Хорошо, если найдется трибун, чей голос укажет строй – порядок человеческой стихии, если есть общая цель – крепость, которую нужно взять, Бастилия, которую нужно разрушить. Тогда муравейник, разрыхленный палкой, превращается в стройную систему сосудов, бегущих к центру, где все должно разрешиться, где должно произойти событие.
В трагический день девятого января – эта величественная массовая постановка обошлась без центра, без события; людские толпы не докатились до Дворцовой площади.
Петербургским рабочим не пришлось встретиться с царем, массовое движение, задуманное по строго определенному плану, было обезглавлено волей истории, и ни один из актеров великого дня не выполнил указаний режиссера – не дошел до огромной, как озеро, подковообразной площади с мраморным столпником?Ангелом в середине.
Сколько раз разбивалась процессия петербургских рабочих, докатившись до последней роковой заставы, сколько раз повторялась мистерия девятого января? Она разрослась одновременно во всех концах великого города – и за Московской, и за Нарвской заставой, и на Охте, и на Васильевском, и на Выборгской…
Вместо одного грандиозного театра получилось несколько равноправных маленьких.
И каждый из них справился самостоятельно со своей задачей: обезглавливаньем веры в царя, цареубийственным апофеозом, начертанным кровью на снегу.
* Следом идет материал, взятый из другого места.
**src/rtl/mbxPkg.sv**
```systemverilog
// Buffer is fixed at four words since a word index is two address bits; NumWords is not a knob
package mbxPkg;

  ////////////////////////////////////////
  // Buffer geometry
  ////////////////////////////////////////

  // Number of words held in the memory buffer
  localparam int NumWords = 4;

  ////////////////////////////////////////
  // Word types
  ////////////////////////////////////////

  // Index of one buffer word, used for the word address and the select
  typedef logic [$clog2(NumWords)-1:0] wordIdxT;

  // One bit per buffer word
  // Used for load masks, set and clear strobes and pending flags
  typedef logic [NumWords-1:0] wordVecT;

  // Data code stored alongside each word
  // Carried through unchanged from load to the memory side
  typedef logic [1:0] dataCodeT;

  ////////////////////////////////////////
  // Drain state machine
  ////////////////////////////////////////

  // selIdle samples the pending requests
  // selSend holds the chosen word until memory acknowledges it
  typedef enum logic {
    selIdle,
    selSend
  } selStateT;

endpackage
```
**src/rtl/mbxTop.sv**
```systemverilog
// Four-word memory buffer bookkeeping; plain strobes and levels only, memAck is honored only while memWrRq is high
`timescale 1ns/10ps

module mbxTop (
  input  logic             clk,
  input  logic             rstN,
  input  logic             loadStrobe,
  input  logic             oneWord,
  input  mbxPkg::wordIdxT  wordAdr,
  input  mbxPkg::wordVecT  wordMask,
  input  logic             parIn,
  input  mbxPkg::dataCodeT codeIn,
  input  logic             memAck,
  output logic             memWrRq,
  output mbxPkg::wordIdxT  mbSel,
  output logic             mbPar,
  output mbxPkg::dataCodeT mbDataCode,
  output logic             pendingAny,
  output logic             xferDone
);

  mbxPkg::wordVecT  setVec;
  mbxPkg::wordVecT  clrVec;
  mbxPkg::wordVecT  reqVec;
  mbxPkg::wordVecT  parVec;
  mbxPkg::dataCodeT codeArr [mbxPkg::NumWords];

  ////////////////////////////////////////
  // Load side
  ////////////////////////////////////////

  mbLoadDecode u_loadDecode (
    .clk        (clk),
    .rstN       (rstN),
    .loadStrobe (loadStrobe),
    .oneWord    (oneWord),
    .wordAdr    (wordAdr),
    .wordMask   (wordMask),
    .setVec     (setVec)
  );

  ////////////////////////////////////////
  // Buffer words
  ////////////////////////////////////////

  for (genvar i = 0; i < mbxPkg::NumWords; i++) begin : gSlot
    mbWordSlot u_wordSlot (
      .clk      (clk),
      .rstN     (rstN),
      .setWord  (setVec[i]),
      .clrWord  (clrVec[i]),
      .parIn    (parIn),
      .codeIn   (codeIn),
      .req      (reqVec[i]),
      .par      (parVec[i]),
      .dataCode (codeArr[i])
    );
  end

  ////////////////////////////////////////
  // Memory side
  ////////////////////////////////////////

  mbWordSelect u_wordSelect (
    .clk        (clk),
    .rstN       (rstN),
    .reqVec     (reqVec),
    .parVec     (parVec),
    .codeArr    (codeArr),
    .memAck     (memAck),
    .clrVec     (clrVec),
    .memWrRq    (memWrRq),
    .mbSel      (mbSel),
    .mbPar      (mbPar),
    .mbDataCode (mbDataCode),
    .pendingAny (pendingAny),
    .xferDone   (xferDone)
  );

endmodule

```
**src/rtl/mbWordSelect.sv**
```systemverilog
// Lowest pending word goes first; select is held with no time limit until memAck, one idle cycle between words
`timescale 1ns/10ps

module mbWordSelect (
  input  logic             clk,
  input  logic             rstN,
  input  mbxPkg::wordVecT  reqVec,
  input  mbxPkg::wordVecT  parVec,
  input  mbxPkg::dataCodeT codeArr [mbxPkg::NumWords],
  input  logic             memAck,
  output mbxPkg::wordVecT  clrVec,
  output logic             memWrRq,
  output mbxPkg::wordIdxT  mbSel,
  output logic             mbPar,
  output mbxPkg::dataCodeT mbDataCode,
  output logic             pendingAny,
  output logic             xferDone
);

  mbxPkg::selStateT state;
  mbxPkg::selStateT stateNext;
  mbxPkg::wordIdxT  nextSel;
  mbxPkg::wordIdxT  selReg;
  logic             ackTaken;
  logic             ackSeen;

  ////////////////////////////////////////
  // Priority encoder
  ////////////////////////////////////////

  assign pendingAny = |reqVec;

  // Scan from the top so the lowest pending index is left last
  always_comb begin
    nextSel = '0;
    for (int i = mbxPkg::NumWords - 1; i >= 0; i--) begin
      if (reqVec[i]) begin
        nextSel = mbxPkg::wordIdxT'(i);
      end
    end
  end

  ////////////////////////////////////////
  // Drain FSM
  ////////////////////////////////////////

  // Ack counts only while a request is up
  assign ackTaken = (state == mbxPkg::selSend) && memAck;

  always_comb begin
    stateNext = state;
    case (state)
      mbxPkg::selIdle: begin
        if (pendingAny) begin
          stateNext = mbxPkg::selSend;
        end
      end
      mbxPkg::selSend: begin
        if (memAck) begin
          stateNext = mbxPkg::selIdle;
        end
      end
      default: stateNext = mbxPkg::selIdle;
    endcase
  end

  always_ff @(posedge clk or negedge rstN) begin
    if (!rstN) begin
      state   <= mbxPkg::selIdle;
      selReg  <= '0;
      ackSeen <= 1'b0;
    end else begin
      state   <= stateNext;
      ackSeen <= ackTaken;
      // Select is captured only on entry to selSend
      if (state == mbxPkg::selIdle && pendingAny) begin
        selReg <= nextSel;
      end
    end
  end

  ////////////////////////////////////////
  // Outputs to memory and slots
  ////////////////////////////////////////

  assign memWrRq = (state == mbxPkg::selSend);
  assign mbSel   = selReg;

  // Retire the held word at the ack edge
  assign clrVec = ackTaken ? (mbxPkg::wordVecT'(1) << selReg) : '0;

  // Status follows the slot, so a reload shows one cycle later
  assign mbPar      = parVec[selReg];
  assign mbDataCode = codeArr[selReg];

  // Done only when the last pending word was just retired
  assign xferDone = ackSeen && !pendingAny;

  ////////////////////////////////////////
  // Checks
  ////////////////////////////////////////

  selStableA: assert property (
    @(posedge clk) disable iff (!rstN)
    (memWrRq ##1 memWrRq) |-> $stable(mbSel)
  ) else $error("mbSel changed during a held request");

  // Held word must still be pending in its slot
  selPendingA: assert property (
    @(posedge clk) disable iff (!rstN)
    memWrRq |-> reqVec[selReg]
  ) else $error("request up for a word that is not pending");

endmodule

```
**src/rtl/mbWordSlot.sv**
```systemverilog
// One buffer word; a set and a clear at the same edge keep the word pending with new parity and code
`timescale 1ns/10ps

module mbWordSlot (
  input  logic             clk,
  input  logic             rstN,
  input  logic             setWord,
  input  logic             clrWord,
  input  logic             parIn,
  input  mbxPkg::dataCodeT codeIn,
  output logic             req,
  output logic             par,
  output mbxPkg::dataCodeT dataCode
);

  ////////////////////////////////////////
  // Request flag and stored word status
  ////////////////////////////////////////

  always_ff @(posedge clk or negedge rstN) begin
    if (!rstN) begin
      req      <= 1'b0;
      par      <= 1'b0;
      dataCode <= '0;
    end else if (setWord) begin
      // Load wins over retire
      req      <= 1'b1;
      par      <= parIn;
      dataCode <= codeIn;
    end else if (clrWord) begin
      // Retired by the drain, status left as is
      req      <= 1'b0;
    end
  end

  ////////////////////////////////////////
  // Checks
  ////////////////////////////////////////

  // The drain only retires a word it picked while pending
  clrOnlyPendingA: assert property (
    @(posedge clk) disable iff (!rstN)
    clrWord |-> req
  ) else $error("word retired while not pending");

endmodule

```
**src/rtl/mbLoadDecode.sv**
```systemverilog
// Zero-latency load decode; clk and rstN only feed the check on block loads with an empty mask
`timescale 1ns/10ps

module mbLoadDecode (
  input  logic            clk,
  input  logic            rstN,
  input  logic            loadStrobe,
  input  logic            oneWord,
  input  mbxPkg::wordIdxT wordAdr,
  input  mbxPkg::wordVecT wordMask,
  output mbxPkg::wordVecT setVec
);

  mbxPkg::wordVecT adrOneHot;
  mbxPkg::wordVecT loadSel;

  ////////////////////////////////////////
  // Word selection
  ////////////////////////////////////////

  // Single word load marks only the addressed word
  assign adrOneHot = mbxPkg::wordVecT'(1) << wordAdr;

  // Block load takes the mask as given
  always_comb begin
    if (oneWord) begin
      loadSel = adrOneHot;
    end else begin
      loadSel = wordMask;
    end
  end

  // Nothing is marked outside the strobe cycle
  assign setVec = loadStrobe ? loadSel : '0;

  ////////////////////////////////////////
  // Checks
  ////////////////////////////////////////

  // A block load with no words marked would be lost silently
  blockMaskNonEmptyA: assert property (
    @(posedge clk) disable iff (!rstN)
    (loadStrobe && !oneWord) |-> (wordMask != '0)
  ) else $error("block load with empty word mask");

endmodule

```
**config.mk**
```make
export PLATFORM = sky130hd
export DESIGN_NAME = mbxTop
export DESIGN_NICKNAME = d
export VERILOG_FILES = /design/src/rtl/mbxPkg.sv /design/src/rtl/mbxTop.sv /design/src/rtl/mbWordSelect.sv /design/src/rtl/mbWordSlot.sv /design/src/rtl/mbLoadDecode.sv
export SDC_FILE = /design/constraint.sdc
export NUM_CORES = 1
export LEC_CHECK = 0
export BUFFER_PORTS_ARGS = -buffer_cell sky130_fd_sc_hd__buf_2
export CAP_MARGIN = 20
export CORE_UTILIZATION = 37
export CTS_CLUSTER_DIAMETER = 150
export DETAILED_ROUTE_END_ITERATION = 8
export GPL_TIMING_DRIVEN = 0
export PLACE_DENSITY_LB_ADDON = 0.25
export SYNTH_ARGS = -nofsm -noshare
export SYNTH_HDL_FRONTEND = slang
export SYNTH_SLANG_ARGS = --single-unit
```
**constraint.sdc**
```tcl
create_clock -name clk -period 1.55 [get_ports clk]
set_input_delay 0.31 -clock clk [delete_from_list [all_inputs] [get_ports clk]]
set_output_delay 0.31 -clock clk [all_outputs]
set_load 0.03 [all_outputs]
```
# After elaboration in Yosys (flattened, before gate mapping)
# Cells that the tools add are included.
# op_classes
shifts	2
magnitude_cmp	2
n_bitwise	2
n_mux	23
reduce_logical	9
# op_table
op	n
2-bit two-way mux	6
4-bit two-way mux	3
1-bit two-way mux	11
2-bit nonzero test	4
1-bit by 2-bit left shift with 4-bit output, first input constant	2
2-bit binary-select mux with 2-bit select	1
4-bit OR reduction	1
3-bit >= comparator, second input constant	1
1-bit logical AND	3
2-bit by 3-bit < comparator with 1-bit output, second input constant	1
2-bit inverter with 3-bit output	1
1-bit binary-select mux with 2-bit select	1
1-bit one-hot mux with 2 select lines	1
1-bit logical NOT	1
1-bit inverter	1
# totals
out_inout_bits	8
reg_bits	20

# Logic depth before layout (Yosys ltp)
# logic_depth
depth_word	4
mapped_depth	4
depth_no_buf	3

# By module
# From an unflattened synthesis, not the netlist that was laid out.
# hier_totals
cells_unflattened	76
hier_area_um2	940.9
# modules_own_cells
mod	cells_each	area_each_um2	instances	seq_area_each_um2
mbWordSlot	9	146.4	4	100.1
mbWordSelect	29	284.0	1	100.1
mbLoadDecode	11	71.3	1	0.0

# Worst setup path after synthesis
# No wires, ideal clock.
# synth_path
path_type	reg-to-output
from	register u_wordSelect.selReg[0], in the netlist u_wordSelect.mbSel[0]
to	output port mbDataCode[0]
t_required_ps	1240
arrival_time_ps	1353
n_path_buf	1
path_stages_with_launch	3
setup_slack_ps	-113
path_cell_list	dfrtp_1 > buf_2 > mux4_2
# synth_via
elab_chain_cells	4
# synth_rtl
element	line_no	rtl
start, declared	mbWordSelect.sv:23	mbxPkg::wordIdxT selReg;
start signal, assigned	mbWordSelect.sv:77	selReg <= nextSel;
2-bit inverter with 3-bit output (not written as such)	mbWordSelect.sv:94	assign mbDataCode = codeArr[selReg];
2-bit binary-select mux with 2-bit select	mbWordSelect.sv:94	
2-bit two-way mux (not written as such) (2 in a row)	mbWordSelect.sv:94	
end, declared	mbxTop.sv:17	output mbxPkg::dataCodeT mbDataCode,
# Every way passes these cells. The select of a mux whose other input is x is not followed.

# Worst setup path in the final report
# Same ends and word-level chain as after synthesis.

==> results.py <==
metrics = {
    "synth": {
        "synth_seq_cells": 20,
        "yosysSeqAreaShare": 0.543,
        "synthMuxAreaShare": 0.220,
        "yosys.area_share.simple": 0.122,
        "netlist_area_um2": 921,
        "synth_cell_types": 27,
        "syn_area_per_cell_um2": 12.8,
        "synth_top_family_by_area": "multiplexers",
        "synth_compound_gate_area_share": 0.0883,
        "synth_warnings": 0,
        "syn_inst": 72,
        "synthAdderAreaFrac": 0,
        "syn-num-nets": 86,
        "synth_xor_area_frac": 0,
    },
    "setup_path": {
        "end_kind": "primary output",
        "crit_fanout": 5,
        "cp.required_ps": 1240,
        "cp.arrival_ps": 1480,
        "reg2reg_to": "gSlot[0].u_wordSlot.req",
        "rrSetupSlack_ps": 340,
        "startpoint_type": "flip-flop",
        "r2r_cells": 4,
        "path_class": "flip-flop to primary output",
        "r2r_start": "u_wordSelect.memWrRq",
    },
    "clock_network": {
        "cts_tree": "done",
        "clockRootBuffer": "clkbuf_4",
        "cts.clk_slew.worst_paths_ps": 110,
        "h-tree-depth": 1,
        "numCtsBuffers": 3,
        "clock_latency_ps": 300,
        "cts.sinks": 20,
        "cts_buffer_depth": 2,
    },
    "global_routing": {
        "grt_use_met1": 0.206,
        "antenna_found_initial": 0,
        "grt_start_max_net_pins": 21,
        "grt.busiest_layer": "met2",
        "first_global_vias": 668,
        "grt-ovfl-total": 0,
        "grtUsageMet2": 0.265,
        "grt_pass1_wl_mm": 3.02,
        "grt_usage": 0.160,
        "grtUsageMet3": 0.0526,
    },
    "worst_hold_path": {
        "hold-path-endpoint": "gSlot[3].u_wordSlot.par",
        "hp-class": "primary input to flip-flop",
        "whs_path_depth": 2,
        "hold_start": "parIn",
    },
    "sta": {
        "final.setup.tns_ps": -889,
        "rsz0062_at_grt": "yes",
        "setup_slack_ps": -239,
        "final_hold_viol_count": 0,
        "worst_pin_slew_ps": 447,
        "period_minus_slack_ps": 1790,
        "final_max_slew_viol_count": 0,
        "clock.fmax_mhz": 559,
        "fin_crit_sh": 1.15,
        "skew_ps": 1.01,
        "slew_headroom": 0.702,
        "setup_viol": 5,
    },
    "route": {
        "postRouteWirelength_mm": 1.89,
        "drc": 0,
        "wl_per_cell_um": 14.6,
        "viasPerCell": 5.20,
        "drt-initial-drc-count": 3,
        "ant_nets": 0,
        "via_count": 671,
        "dr.pass1.iters": 2,
    },
    "place": {
        "dp_hpwl_mm": 1.34,
        "dp_slack_ps": 2.18,
        "io_buffer_count": 21,
        "post-place-cells": 121,
        "dpl_cell_area_um2": 1060,
        "gp_congestion": 0.696,
    },
    "pwr": {
        "ir_drop_uv": 793,
        "p_clk_frac": 0.231,
        "p_sw_frac": 0.317,
        "p_int_mw": 1.25,
        "p_comb_frac": 0.366,
        "power.density_nw_per_um2": 1500,
        "seq_power_share": 0.403,
        "p_leak_nw": 0.553,
        "power_switching_mw": 0.578,
    },
    "status": {
        "outcome": "finished, violations left",
        "violations": "negative setup slack",
    },
    "floorplan": {
        "die_x_um": 51.9,
        "rows": 17,
        "boundaryPins": 22,
        "die_area_um2": 2690,
        "die_h_um": 51.9,
        "core_um2": 2280,
        "start_util": 0.405,
    },
    "cells_and_area": {
        "stdcell_count": 129,
        "drive_above_1_share": 0.465,
        "final_area_um2": 1220,
        "fillers": 206,
        "diodes": 0,
        "final_nets": 116,
        "area_growth_pct": 32.5,
    },
    "flow_run": {
        "max-cap-violations": 0,
    },
}
==> worst max-delay path, stage by stage (launching register included) <==
cell     delay, ps
dfrtp_2        380
buf_6          130
mux4_2         510
buf_6          160
==> how the worst max path moves through the flow <==
stage | startpoint | end | slack [ps] | cells after the start
detailed placement | u_wordSelect.mbSel[1] | mbDataCode[0] | 2 | 3
global placement | u_wordSelect.mbSel[1] | mbDataCode[1] | -3 | 3
floorplan | u_wordSelect.mbSel[0] | mbDataCode[0] | 20 | 2
finish | u_wordSelect.mbSel[0] | mbDataCode[0] | -240 | 3
CTS | u_wordSelect.mbSel[0] | mbPar | -250 | 3
global route | u_wordSelect.mbSel[0] | mbDataCode[0] | -300 | 3
==> timing repair <==
item	CTS	global route
resized for setup	15	4
gates cloned	0	0
hold endpoints to repair	20	0
pin swaps	2	3
buffers inserted	3	1
endpoints found under the setup margin	4	5
hold buffers	1	0
==> kinds of logic (layout without fill, tap and decap cells) <==
logic type | count (synthesis) | count (layout)
simple gates | 21 | 21
flops | 20 | 20
mux | 15 | 15
compound gates | 10 | 10
buf+inv | 6 | 35
==> per-stage QoR <==
step / util / power (mW) / hold WS [ps]
after global routing: 0.536 / 1.92 / 261
after detailed placement: 0.468 / 1.25 / 277
after global placement: 0.468 / 1.24 / 286
after floorplan: - / 1.10 / 14.4
after CTS: 0.525 / 1.80 / 254
final: 0.536 / 1.82 / 261
==> cell usage after synthesis <==
cell type / count / area (um^2)
dfrtp_1: 20 / 500
nor2_1: 8 / 30.0
mux2_1: 6 / 67.6
mux2_2: 6 / 67.6
inv_1: 3 / 11.3
mux4_2: 3 / 67.6
a32o_2: 2 / 22.5
clkbuf_1: 2 / 7.51
nand2_1: 2 / 7.51
nand3_1: 2 / 10.0
o22a_1: 2 / 17.5
a21o_1: 1 / 7.51
a21oi_1: 1 / 5.00
a22o_1: 1 / 8.76
and2_4: 1 / 8.76
and3_1: 1 / 6.26
buf_2: 1 / 5.00
nand2b_1: 1 / 6.26
nand3b_1: 1 / 7.51
nand4_1: 1 / 6.26
nand4b_1: 1 / 8.76
nor2b_1: 1 / 6.26
nor3b_1: 1 / 7.51
o21ai_0: 1 / 5.00
o21bai_1: 1 / 7.51
o31ai_1: 1 / 7.51
or4_1: 1 / 7.51
==> sequential cells by signal (all words and copies together) (netlist names) <==
name / flops
u_wordSelect.memWrRq: 1
gSlot.u_wordSlot.par: 4
gSlot.u_wordSlot.req: 4
u_wordSelect.mbSel: 2
gSlot.u_wordSlot.dataCode: 8
u_wordSelect.ackSeen: 1
==> power groups by stage <==
stage / logic [mW] / clock network [mW] / registers [mW]
6_report: 0.668 / 0.421 / 0.735
5_1_grt: 0.719 / 0.447 / 0.754
4_1_cts: 0.633 / 0.432 / 0.732
3_5_place_dp: 0.526 / 0 / 0.723
3_3_place_gp: 0.518 / 0 / 0.718
2_1_floorplan: 0.356 / 0 / 0.742
==> layout by cell type, fill, tap and decap left out, types with 2 or more instances in the layout <==
master and count:
nand2_1 2, nor2_4 2, mux2_1 6, inv_1 3
dfrtp_1 19, mux4_2 3, buf_6 8, mux2_2 6
nor2_1 6, buf_4 2, nand3_1 2, a32o_2 2
buf_2 16, clkbuf_4 3, o22a_1 2
==> final cells by class <==
cell class              instances  area (um^2)  share of cell area
clock buffers                   3         22.5              0.0185
repair buffers                 26          184               0.151
plain buffers                   2         15.0              0.0123
well taps                      28         35.0              0.0287
flip-flops and latches         20          502               0.411
clock inverters                 1         30.0              0.0246
multi-input cells              46          420               0.345
inverters                       3         11.3             0.00923
==> routing by layer <==
layer,routed length (um),share of wire
met4,0,0
met5,0,0
met1,845,0.45
met2,963,0.51
met3,77,0.041
(Power assumes the default switching activity.)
Любая детская шапочка, рукавичка или женский платок, жалко брошенный в этот день на петербургских снегах, оставались памяткой того, что царь должен умереть, что царь умрет.
Может, во всей летописи русской революции не было другого такого дня, столь насыщенного содержанием, как 9?е января. Сознание значительности этого дня в умах современников перевешивало его понятный смысл, тяготело над ними как нечто грозное, тяжелое, необъяснимое.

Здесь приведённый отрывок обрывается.